Source: an optimization exercise on an open RTL-to-GDS flow (aim: small area, a short achievable clock period and few clock cycles). Production flows keep margins and buffers that such runs may drop.
Only simulation tests tie the RTL to the original design; equivalence was not proved.
Power figures rest on the tool's default switching activity, not on a simulated workload.

===== flow/run.sh =====
#!/bin/bash
# synth_recipe.tcl (not shown) runs the flow's synth.tcl, then flattens the netlist and writes it again
# the make line also repeats each setting of config.mk as NAME=value (left out here)
make -C /OpenROAD-flow-scripts/flow DESIGN_CONFIG=/design/flow/config.mk WORK_HOME=/design/flow/orfs CLKGATE_MAP_FILE= SYNTH_SCRIPT=/design/flow/synth_recipe.tcl finish

===== flow/config.mk =====
export PLATFORM = sky130hd
export DESIGN_NAME = pimc_demod
export DESIGN_NICKNAME = pimc_demod
export VERILOG_FILES = /design/flow/design.v
export SDC_FILE = /design/flow/constraint.sdc
export NUM_CORES = 4
export LEC_CHECK = 0
export CAP_MARGIN = 20
export CORE_MARGIN = 2
export CORE_UTILIZATION = 40
export SLEW_MARGIN = 20

===== flow/constraint.sdc =====
create_clock -name core_clock -period 10.0 [get_ports {clk}]
set_input_delay 2.0000 -clock core_clock [delete_from_list [all_inputs] [get_ports {clk}]]
set_output_delay 2.0000 -clock core_clock [all_outputs]
set_load 0.01 [all_outputs]

===== flow/design.v =====
module pimc_demod (
    input  wire         clk,
    input  wire         rst,           
    input  wire [31:0]  t_init,        
    input  wire         cmd_valid,
    output wire         cmd_ready,
    input  wire [127:0] cmd,
    output reg          resp_valid,
    output reg  [193:0] resp,
    output reg          push_valid,
    output reg  [191:0] push_frame,
    output reg          filt_valid,
    output reg  [8:0]   filt_us
);
    localparam [6:0]  MIN_BITS_RESET = 7'd8;
    localparam [6:0]  MAX_BITS_RESET = 7'd32;
    localparam [8:0]  GLITCH_RESET   = 9'd100;
    localparam        CB_EN_RESET    = 1'b0;
    localparam [31:0] GAP_THRESHOLD  = 32'd5000;
    localparam [7:0] OP_EDGE      = 8'h01;
    localparam [7:0] OP_SET_RANGE = 8'h02;
    localparam [7:0] OP_SET_GLIT  = 8'h03;
    localparam [7:0] OP_IS_READY  = 8'h04;
    localparam [7:0] OP_TAKE      = 8'h05;
    localparam [7:0] OP_SET_CB    = 8'h06;
    localparam [7:0] OP_CANCEL    = 8'h07;
    localparam [1:0] ST_OK  = 2'd0;
    localparam [1:0] ST_ILL = 2'd1;
    localparam [1:0] S_BOOT = 2'd0;
    localparam [1:0] S_IDLE = 2'd1;
    localparam [1:0] S_DIV  = 2'd2;
    reg [1:0]   state;
    reg [31:0]  last_ts;
    reg         in_frame;
    reg [31:0]  edge_index;
    reg [12:0]  e_even;           
    reg [16:0]  win_min_s;        
    reg [16:0]  win_max_s;
    reg [16:0]  win_min_l;
    reg [16:0]  win_max_l;
    reg [63:0]  code;
    reg [31:0]  bit_count;
    reg [31:0]  gap_dur;
    reg [31:0]  sum_short;
    reg [31:0]  sum_long;
    reg [6:0]   min_bits;
    reg [6:0]   max_bits;
    reg [8:0]   glitch_us;
    reg         cb_en;
    reg         ready;
    reg [191:0] out_frame;
    reg         cancelled;
    reg [63:0]  fin_code;
    reg [31:0]  fin_bits;
    reg [31:0]  fin_gap;
    reg [31:0]  div_s_num;        
    reg [31:0]  div_l_num;
    reg [31:0]  div_s_rem;
    reg [31:0]  div_l_rem;
    reg [31:0]  div_s_quo;
    reg [31:0]  div_l_quo;
    reg [5:0]   div_cnt;
    assign cmd_ready = (state == S_IDLE);
    wire [7:0]  op   = cmd[127:120];
    wire [23:0] rsv  = cmd[119:96];
    wire [31:0] opc  = cmd[95:64];
    wire [31:0] opb  = cmd[63:32];
    wire [31:0] opa  = cmd[31:0];
    reg legal;
    always @(*) begin
        legal = 1'b0;
        if (rsv == 24'd0 && opc == 32'd0) begin
            case (op)
                OP_EDGE:      legal = (opb[31:1] == 31'd0);
                OP_SET_RANGE: legal = 1'b1;
                OP_SET_GLIT:  legal = (opb == 32'd0);
                OP_IS_READY,
                OP_TAKE,
                OP_CANCEL:    legal = (opa == 32'd0) && (opb == 32'd0);
                OP_SET_CB:    legal = (opa[31:1] == 31'd0) && (opb == 32'd0);
                default:      legal = 1'b0;
            endcase
        end
    end
    wire [31:0] d       = opa - last_ts;              
    wire        is_gap  = (d > GAP_THRESHOLD);
    wire [12:0] e_cur   = d[12:0];                    
    wire [12:0] e0      = e_even;
    wire [12:0] e1      = e_cur;
    wire [12:0] shorter = (e0 < e1) ? e0 : e1;
    wire [12:0] longer  = (e0 < e1) ? e1 : e0;
    wire        cal_reject = ({1'b0, longer, 1'b0} < ({2'b00, shorter} + {1'b0, shorter, 1'b0}));
    wire [16:0] cal_min_s  = 17'd5  * shorter;
    wire [16:0] cal_max_s  = 17'd15 * shorter;
    wire [16:0] cal_min_l  = 17'd7  * longer;
    wire [16:0] cal_max_l  = 17'd13 * longer;
    wire [16:0] e0_x10 = 17'd10 * e0;
    wire [16:0] e1_x10 = 17'd10 * e1;
    wire e0_short = (win_min_s < e0_x10) && (e0_x10 < win_max_s);
    wire e0_long  = (win_min_l < e0_x10) && (e0_x10 < win_max_l);
    wire e1_short = (win_min_s < e1_x10) && (e1_x10 < win_max_s);
    wire e1_long  = (win_min_l < e1_x10) && (e1_x10 < win_max_l);
    wire is_bit0  = e0_short && e1_long;
    wire is_bit1  = e0_long  && e1_short;
    wire        frame_ok = in_frame &&
                           ({25'd0, min_bits} <= bit_count) &&
                           (bit_count <= {25'd0, max_bits});
    wire [6:0] clamp_lo = (opa < 32'd6) ? 7'd6 : (opa > 32'd64) ? 7'd64 : opa[6:0];
    wire [6:0] clamp_hi = (opb < 32'd6) ? 7'd6 : (opb > 32'd64) ? 7'd64 : opb[6:0];
    wire [8:0] clamp_g  = (opa > 32'd500) ? 9'd500 : opa[8:0];
    wire [33:0] s_trial = {1'b0, div_s_rem, div_s_num[31]} - {2'b00, fin_bits};
    wire [33:0] l_trial = {1'b0, div_l_rem, div_l_num[31]} - {2'b00, fin_bits};
    task clear_frame;
        begin
            edge_index <= 32'd0;
            bit_count  <= 32'd0;
            code       <= 64'd0;
            sum_short  <= 32'd0;
            sum_long   <= 32'd0;
            win_min_s  <= 17'd0;
            win_max_s  <= 17'd0;
            win_min_l  <= 17'd0;
            win_max_l  <= 17'd0;
            e_even     <= 13'd0;
        end
    endtask
    always @(posedge clk) begin
        if (rst) begin
            state      <= S_BOOT;
            last_ts    <= t_init;
            in_frame   <= 1'b0;
            gap_dur    <= 32'd0;
            clear_frame();
            min_bits   <= MIN_BITS_RESET;
            max_bits   <= MAX_BITS_RESET;
            glitch_us  <= GLITCH_RESET;
            cb_en      <= CB_EN_RESET;
            ready      <= 1'b0;
            out_frame  <= 192'd0;
            cancelled  <= 1'b0;
            resp_valid <= 1'b0;
            resp       <= 194'd0;
            push_valid <= 1'b0;
            push_frame <= 192'd0;
            filt_valid <= 1'b0;
            filt_us    <= 9'd0;
            fin_code   <= 64'd0;
            fin_bits   <= 32'd0;
            fin_gap    <= 32'd0;
            div_s_num  <= 32'd0;
            div_l_num  <= 32'd0;
            div_s_rem  <= 32'd0;
            div_l_rem  <= 32'd0;
            div_s_quo  <= 32'd0;
            div_l_quo  <= 32'd0;
            div_cnt    <= 6'd0;
        end else begin
            resp_valid <= 1'b0;
            push_valid <= 1'b0;
            filt_valid <= 1'b0;
            case (state)
            S_BOOT: begin
                filt_valid <= 1'b1;
                filt_us    <= glitch_us;
                state      <= S_IDLE;
            end
            S_IDLE: if (cmd_valid) begin
                resp_valid <= 1'b1;
                resp       <= {ST_OK, 192'd0};
                if (!legal) begin
                    resp <= {ST_ILL, 192'd0};
                end else if (cancelled) begin
                    if (op != OP_EDGE)
                        resp <= {ST_ILL, 192'd0};
                end else begin
                    case (op)
                    OP_EDGE: begin
                        last_ts <= opa;
                        if (is_gap) begin
                            if (frame_ok) begin
                                resp_valid <= 1'b0;
                                fin_code   <= code;
                                fin_bits   <= bit_count;
                                fin_gap    <= gap_dur;
                                div_s_num  <= sum_short;
                                div_l_num  <= sum_long;
                                div_s_rem  <= 32'd0;
                                div_l_rem  <= 32'd0;
                                div_s_quo  <= 32'd0;
                                div_l_quo  <= 32'd0;
                                div_cnt    <= 6'd0;
                                state      <= S_DIV;
                            end
                            clear_frame();
                            gap_dur  <= d;
                            in_frame <= 1'b1;
                        end else if (in_frame) begin
                            if (!edge_index[0]) begin
                                e_even     <= e_cur;
                                edge_index <= edge_index + 32'd1;
                            end else if (edge_index == 32'd1) begin
                                if (cal_reject) begin
                                    in_frame <= 1'b0;
                                    gap_dur  <= 32'd0;
                                    clear_frame();
                                end else begin
                                    sum_short  <= sum_short + {19'd0, shorter};
                                    sum_long   <= sum_long  + {19'd0, longer};
                                    win_min_s  <= cal_min_s;
                                    win_max_s  <= cal_max_s;
                                    win_min_l  <= cal_min_l;
                                    win_max_l  <= cal_max_l;
                                    edge_index <= edge_index + 32'd1;
                                end
                            end else begin
                                if (is_bit0 || is_bit1) begin
                                    sum_short  <= sum_short + {19'd0, shorter};
                                    sum_long   <= sum_long  + {19'd0, longer};
                                    code       <= {code[62:0], !is_bit0};
                                    bit_count  <= bit_count + 32'd1;
                                    edge_index <= edge_index + 32'd1;
                                end else begin
                                    in_frame <= 1'b0;
                                    gap_dur  <= 32'd0;
                                    clear_frame();
                                end
                            end
                        end
                    end
                    OP_SET_RANGE: begin
                        if (clamp_lo <= clamp_hi) begin
                            min_bits <= clamp_lo;
                            max_bits <= clamp_hi;
                        end
                    end
                    OP_SET_GLIT: begin
                        if (clamp_g != glitch_us) begin
                            glitch_us  <= clamp_g;
                            filt_valid <= 1'b1;
                            filt_us    <= clamp_g;
                        end
                    end
                    OP_IS_READY: begin
                        resp <= {ST_OK, 191'd0, ready};
                    end
                    OP_TAKE: begin
                        resp  <= {ST_OK, out_frame};
                        ready <= 1'b0;
                    end
                    OP_SET_CB: begin
                        cb_en <= opa[0];
                    end
                    OP_CANCEL: begin
                        cancelled  <= 1'b1;
                        in_frame   <= 1'b0;
                        gap_dur    <= 32'd0;
                        clear_frame();
                        ready      <= 1'b0;
                        cb_en      <= 1'b0;
                        glitch_us  <= 9'd0;
                        filt_valid <= 1'b1;
                        filt_us    <= 9'd0;
                    end
                    default: ;
                    endcase
                end
            end
            S_DIV: begin
                if (div_cnt == 6'd32) begin
                    if (cb_en) begin
                        push_valid <= 1'b1;
                        push_frame <= {div_l_quo, div_s_quo, fin_gap, fin_bits, fin_code};
                    end else begin
                        out_frame  <= {div_l_quo, div_s_quo, fin_gap, fin_bits, fin_code};
                        ready      <= 1'b1;
                    end
                    resp_valid <= 1'b1;
                    resp       <= {ST_OK, 192'd0};
                    state      <= S_IDLE;
                end else begin
                    div_s_num <= {div_s_num[30:0], 1'b0};
                    div_l_num <= {div_l_num[30:0], 1'b0};
                    if (!s_trial[33]) begin
                        div_s_rem <= s_trial[31:0];
                        div_s_quo <= {div_s_quo[30:0], 1'b1};
                    end else begin
                        div_s_rem <= {div_s_rem[30:0], div_s_num[31]};
                        div_s_quo <= {div_s_quo[30:0], 1'b0};
                    end
                    if (!l_trial[33]) begin
                        div_l_rem <= l_trial[31:0];
                        div_l_quo <= {div_l_quo[30:0], 1'b1};
                    end else begin
                        div_l_rem <= {div_l_rem[30:0], div_l_num[31]};
                        div_l_quo <= {div_l_quo[30:0], 1'b0};
                    end
                    div_cnt <= div_cnt + 6'd1;
                end
            end
            default: state <= S_IDLE;
            endcase
        end
    end
endmodule

==> metrics.cfg <==
[setup_path]
crit_family=compound AO/OA/AOI/OAI gates
cp.arrival_ps=10310
path_max_fanout=4
max_stage_delay_ps=470
start_kind=input pin
end_kind=register
path_class=in -> reg
worst-path-buf-inv=3
cp_slowest_cell=clkdlybuf4s50_1
required_ps=10680

[synthesis]
synthFlopType=dfxtp_1
syn-num-nets=8203
synth.most_common_cell=nand2_1
synth_top_area_share=0.3957
syn_inst=7562
synth_top_family_by_area=simple AND/OR/NAND/NOR gates
synth_adder_area_share=0.1016
yosys_warnings=1
synth_compound_gate_area_share=0.1749
synth_seq_cells=1277
netlist_top_cells_area=dfxtp_1 (40%), ha_1 (8.5%), nand2_1 (8.4%), a21oi_1 (7.2%), nor2_1 (3.5%)
yosysSeqAreaShare=0.4109
async_flop_share=0
synth_edf_count=32
yosys.area.top_type=dfxtp_1
yosys.area_share.simple=0.1859
synth_xor_area_frac=0.03156
netlist_area_mm2=0.06299
syn_avg_cell_area_um2=8.330
synthMuxAreaShare=0.04366
synthTopCellsByCount=nand2_1 (1,404), dfxtp_1 (1,245), a21oi_1 (912)
yosysUniqueCellTypes=104

[floorplanning]
core_mm2=0.1564
die_w_um=400.8
die_area_mm2=0.1607
start_util=0.4028
rows=145
die_y_um=400.8
io_pins=562

[cts]
cts_tree=built
clock_latency_ps=800
cts_made_buffers=141
htreeDepth=4
clkTransAtPathRegs_ps=60
cts-hold-fix-buffers=0
cts_buffer_depth=3
numClockSinks=1277
cts_root_buf=clkbuf_16

[route]
dr.pass1.iters=6
drc_errors=0
num_vias=56210
routed_wl_mm=205.9
via_per_inst=5.409
wl_per_cell_um=19.82
drt_iter0_markers=4013
detail-route-antenna-nets=0

[sta]
post-route-period-util=0.9625
holdWs_ps=450.6
max_freq_mhz=103.9
worst_pin_slew_ps=1097
post-route-min-period_ps=9625
finClkSkew_ps=53.46
setup_viol=0
relSlewSlack=0.2689
final.setup.tns_ps=0
hold_viol_final=0
slew_viol_final=0

[power]
p_leak_nw=30.52
p_total_mw=13.43
p_per_area_mw_per_mm2=172.3
ir_drop_uv=180.6

[global_route]
grt_pass1_vias=53770
antenna_found_initial=10
grt_max_degree=216
grt_pass1_wl_mm=315.7
grt_use_total=0.2469
grt.overflow.total=0

[final_layout]
drive_above_1_share=0.09557
fillerInstances=15020
nNetsFinal=8868
layout.cells.non_filler=10390
fin_util=0.4985
area_growth_pct=23.75

[hold_path]
hold_path.class=reg -> reg

[placed_design]
port_buffers=560
dpl.cell_count=10120
dp.final_hpwl_mm=149.2
gp_congestion=0.9204

[flow_run]
maxCapViolCount=0

[status]
status=complete, no violations

path summary, 6_finish.rpt:
| check | start | endpoint | slack [ps] | cells past startpoint |
|---|---|---|---|---|
| max | cmd[1] | sum_short[11] | 370 | 36 |
| min | win_max_l[6] | win_max_l[6] | 450 | 2 |
| min reg2reg | win_max_l[6] | win_max_l[6] | 450 | 2 |
| max reg2reg | last_ts[1] | sum_short[11] | 1730 | 35 |
tightest hold or removal path, delay by kind of cell, from the launching register on:
kind | cells | cell delay, ps
DFF | 1 | 310
and+or+nand+nor | 1 | 50
AOI/OAI and AO/OA | 1 | 50
logic make-up (layout without fill, tap and decap cells):
logic type,Yosys count,in the layout
AND/OR/NAND/NOR,2688,2688
AO/OA/AOI/OAI,1792,1792
flip-flops,1277,1277
buffers and inverters,830,1597
adder cells (fa/ha/maj),483,483
multiplexers,264,264
XOR/XNOR,227,227
other,1,5
per-layer routing:
layer,track usage,part of all wire,vias to the layer above
li1,-,-,27480
met1,0.3271,0.45,26890
met2,0.4038,0.46,1506
met3,0.04068,0.057,320
met4,0.09037,0.035,6
met5,0,0.00017,-
state kept, by name, summed over array words and instances (netlist names), 64 cells and up:
register / count
code: 64
fin_code: 64
out_frame: 192
push_frame: 192
resp: 193
what timing repair did:
action,4_1_cts,5_1_grt
gates cloned,0,3
setup endpoints to repair,100,301
setup buffers,0,20
pin swaps,0,37
resized for setup,5,55
stage by stage:
stage | setup slack, ps | cell area [um2]
floorplan | 1.183 | 63010
global placement | -686.9 | 72700
detailed placement | -870.5 | 72730
CTS | 12.22 | 77400
global route | -40.60 | 77940
finish | 374.6 | 77950
area by class of cell:
cell class / count / area, um2 / share of cell area
multi-input cells: 5455 / 34340 / 0.4405
flip-flops and latches: 1277 / 25880 / 0.3321
repair buffers: 955 / 9010 / 0.1156
clock buffers: 203 / 4034 / 0.05175
well taps: 2058 / 2575 / 0.03303
inverters: 397 / 1490 / 0.01912
clock inverters: 42 / 610.6 / 0.007833
diodes: 4 / 10.01 / 0.0001284
placed cells by master (no fill, tap or decap), types with 74 or more instances in the layout:
cell                n
a21o_1             81
a21oi_1           905
a22oi_1           213
buf_4             358
clkbuf_16         145
clkdlybuf4s50_1   557
dfxtp_1          1245
ha_1              425
inv_1             393
mux2_2             80
mux2i_1           181
nand2_1          1399
nand3_1           194
nor2_1            577
nor3_1             74
o21ai_0           191
xnor2_1           129
xor2_1             96
report_power, final:
part	internal (mW)	total, mW	switching, mW	leakage (nW)
Combinational	1.36	3.06	1.70	17.9
Sequential	5.13	5.14	0.00915	10.3
Clock	3.01	5.23	2.22	2.26
Testbench counts, summed over its fixed seeds: cycles 97,040.

==> static timing again, ports no longer ideal <==
The flow's constraints put no driver on any port. The routed layout listed below was extracted and timed again, unchanged, in two steps.
Step 1, drivers: a clkbuf_16 drives clk and a buf_2 each remaining input, both assumed.
Step 2 adds t to the input delays and takes it off the output delays; t is the mean of the earliest and latest rising clock arrival at the registers after step 1. Input paths then give back, and output paths get back, about the clock's delay inside the block.
a / b / c = ideal ports / drivers / drivers and shift; a / b = the first two.
t, ns: 0.845
setup WS [ns]: 0.375 / 0.425 / -0.420
worst setup path after step 2: input to register
worst register clock-pin slew, ns: 0.07 / 0.07
cell pins on the clock port's net: 1
With both steps, setup timing fails in this run, where it was met with ideal ports. The setup slack of this run moves by +0.050 ns with the drivers and by -0.795 ns with both steps.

> YOUR ASSIGNMENT:
Transcribe the opening lines of the listing exactly, please. Stop after the line that contains "set_input_delay 2.0000 -clock".

> EXERCISE RESULT:
Source: an optimization exercise on an open RTL-to-GDS flow (aim: small area, a short achievable clock period and few clock cycles). Production flows keep margins and buffers that such runs may drop.
Only simulation tests tie the RTL to the original design; equivalence was not proved.
Power figures rest on the tool's default switching activity, not on a simulated workload.

===== flow/run.sh =====
#!/bin/bash
# synth_recipe.tcl (not shown) runs the flow's synth.tcl, then flattens the netlist and writes it again
# the make line also repeats each setting of config.mk as NAME=value (left out here)
make -C /OpenROAD-flow-scripts/flow DESIGN_CONFIG=/design/flow/config.mk WORK_HOME=/design/flow/orfs CLKGATE_MAP_FILE= SYNTH_SCRIPT=/design/flow/synth_recipe.tcl finish

===== flow/config.mk =====
export PLATFORM = sky130hd
export DESIGN_NAME = pimc_demod
export DESIGN_NICKNAME = pimc_demod
export VERILOG_FILES = /design/flow/design.v
export SDC_FILE = /design/flow/constraint.sdc
export NUM_CORES = 4
export LEC_CHECK = 0
export CAP_MARGIN = 20
export CORE_MARGIN = 2
export CORE_UTILIZATION = 40
export SLEW_MARGIN = 20

===== flow/constraint.sdc =====
create_clock -name core_clock -period 10.0 [get_ports {clk}]
set_input_delay 2.0000 -clock core_clock [delete_from_list [all_inputs] [get_ports {clk}]]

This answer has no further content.